All lines before the one containing "detailed placement | u_core.state[3]", plus that line itself, are to be printed exactly as they appear below.

##########

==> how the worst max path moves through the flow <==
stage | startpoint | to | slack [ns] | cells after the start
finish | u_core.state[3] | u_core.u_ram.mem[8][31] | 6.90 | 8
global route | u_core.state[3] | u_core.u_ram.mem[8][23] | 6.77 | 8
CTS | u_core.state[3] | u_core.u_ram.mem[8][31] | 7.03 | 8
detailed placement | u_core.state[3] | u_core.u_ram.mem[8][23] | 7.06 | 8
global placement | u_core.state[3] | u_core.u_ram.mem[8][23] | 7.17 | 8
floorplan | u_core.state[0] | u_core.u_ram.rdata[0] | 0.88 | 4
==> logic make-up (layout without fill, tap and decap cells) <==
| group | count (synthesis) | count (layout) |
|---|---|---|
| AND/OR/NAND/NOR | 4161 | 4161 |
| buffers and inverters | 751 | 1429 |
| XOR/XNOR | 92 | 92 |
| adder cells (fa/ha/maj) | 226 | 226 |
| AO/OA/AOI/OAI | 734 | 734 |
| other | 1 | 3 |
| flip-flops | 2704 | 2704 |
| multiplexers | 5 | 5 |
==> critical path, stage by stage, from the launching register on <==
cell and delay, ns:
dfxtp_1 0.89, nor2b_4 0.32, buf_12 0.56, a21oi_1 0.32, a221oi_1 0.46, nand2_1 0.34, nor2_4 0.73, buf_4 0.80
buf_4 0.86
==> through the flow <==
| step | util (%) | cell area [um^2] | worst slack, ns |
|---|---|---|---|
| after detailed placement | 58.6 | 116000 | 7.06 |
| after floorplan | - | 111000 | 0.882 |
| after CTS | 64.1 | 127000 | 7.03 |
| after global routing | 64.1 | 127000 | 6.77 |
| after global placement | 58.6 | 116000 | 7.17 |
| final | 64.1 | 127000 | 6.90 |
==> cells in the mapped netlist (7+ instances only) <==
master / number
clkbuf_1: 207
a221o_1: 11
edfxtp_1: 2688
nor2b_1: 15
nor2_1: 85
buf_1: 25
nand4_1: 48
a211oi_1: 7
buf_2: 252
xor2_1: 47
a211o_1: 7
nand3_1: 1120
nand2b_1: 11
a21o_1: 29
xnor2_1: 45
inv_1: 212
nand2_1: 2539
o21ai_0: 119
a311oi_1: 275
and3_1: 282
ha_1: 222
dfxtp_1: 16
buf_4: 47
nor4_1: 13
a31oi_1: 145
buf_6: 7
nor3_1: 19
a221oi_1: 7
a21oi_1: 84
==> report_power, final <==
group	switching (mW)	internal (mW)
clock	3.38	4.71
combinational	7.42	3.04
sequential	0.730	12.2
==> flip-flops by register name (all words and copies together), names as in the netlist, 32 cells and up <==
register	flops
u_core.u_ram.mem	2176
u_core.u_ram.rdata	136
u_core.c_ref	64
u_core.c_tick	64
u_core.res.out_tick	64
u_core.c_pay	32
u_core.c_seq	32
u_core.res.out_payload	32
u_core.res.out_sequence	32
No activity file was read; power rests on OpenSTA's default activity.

##########

> **Solved problem**
==> how the worst max path moves through the flow <==
stage | startpoint | to | slack [ns] | cells after the start
finish | u_core.state[3] | u_core.u_ram.mem[8][31] | 6.90 | 8
global route | u_core.state[3] | u_core.u_ram.mem[8][23] | 6.77 | 8
CTS | u_core.state[3] | u_core.u_ram.mem[8][31] | 7.03 | 8
detailed placement | u_core.state[3] | u_core.u_ram.mem[8][23] | 7.06 | 8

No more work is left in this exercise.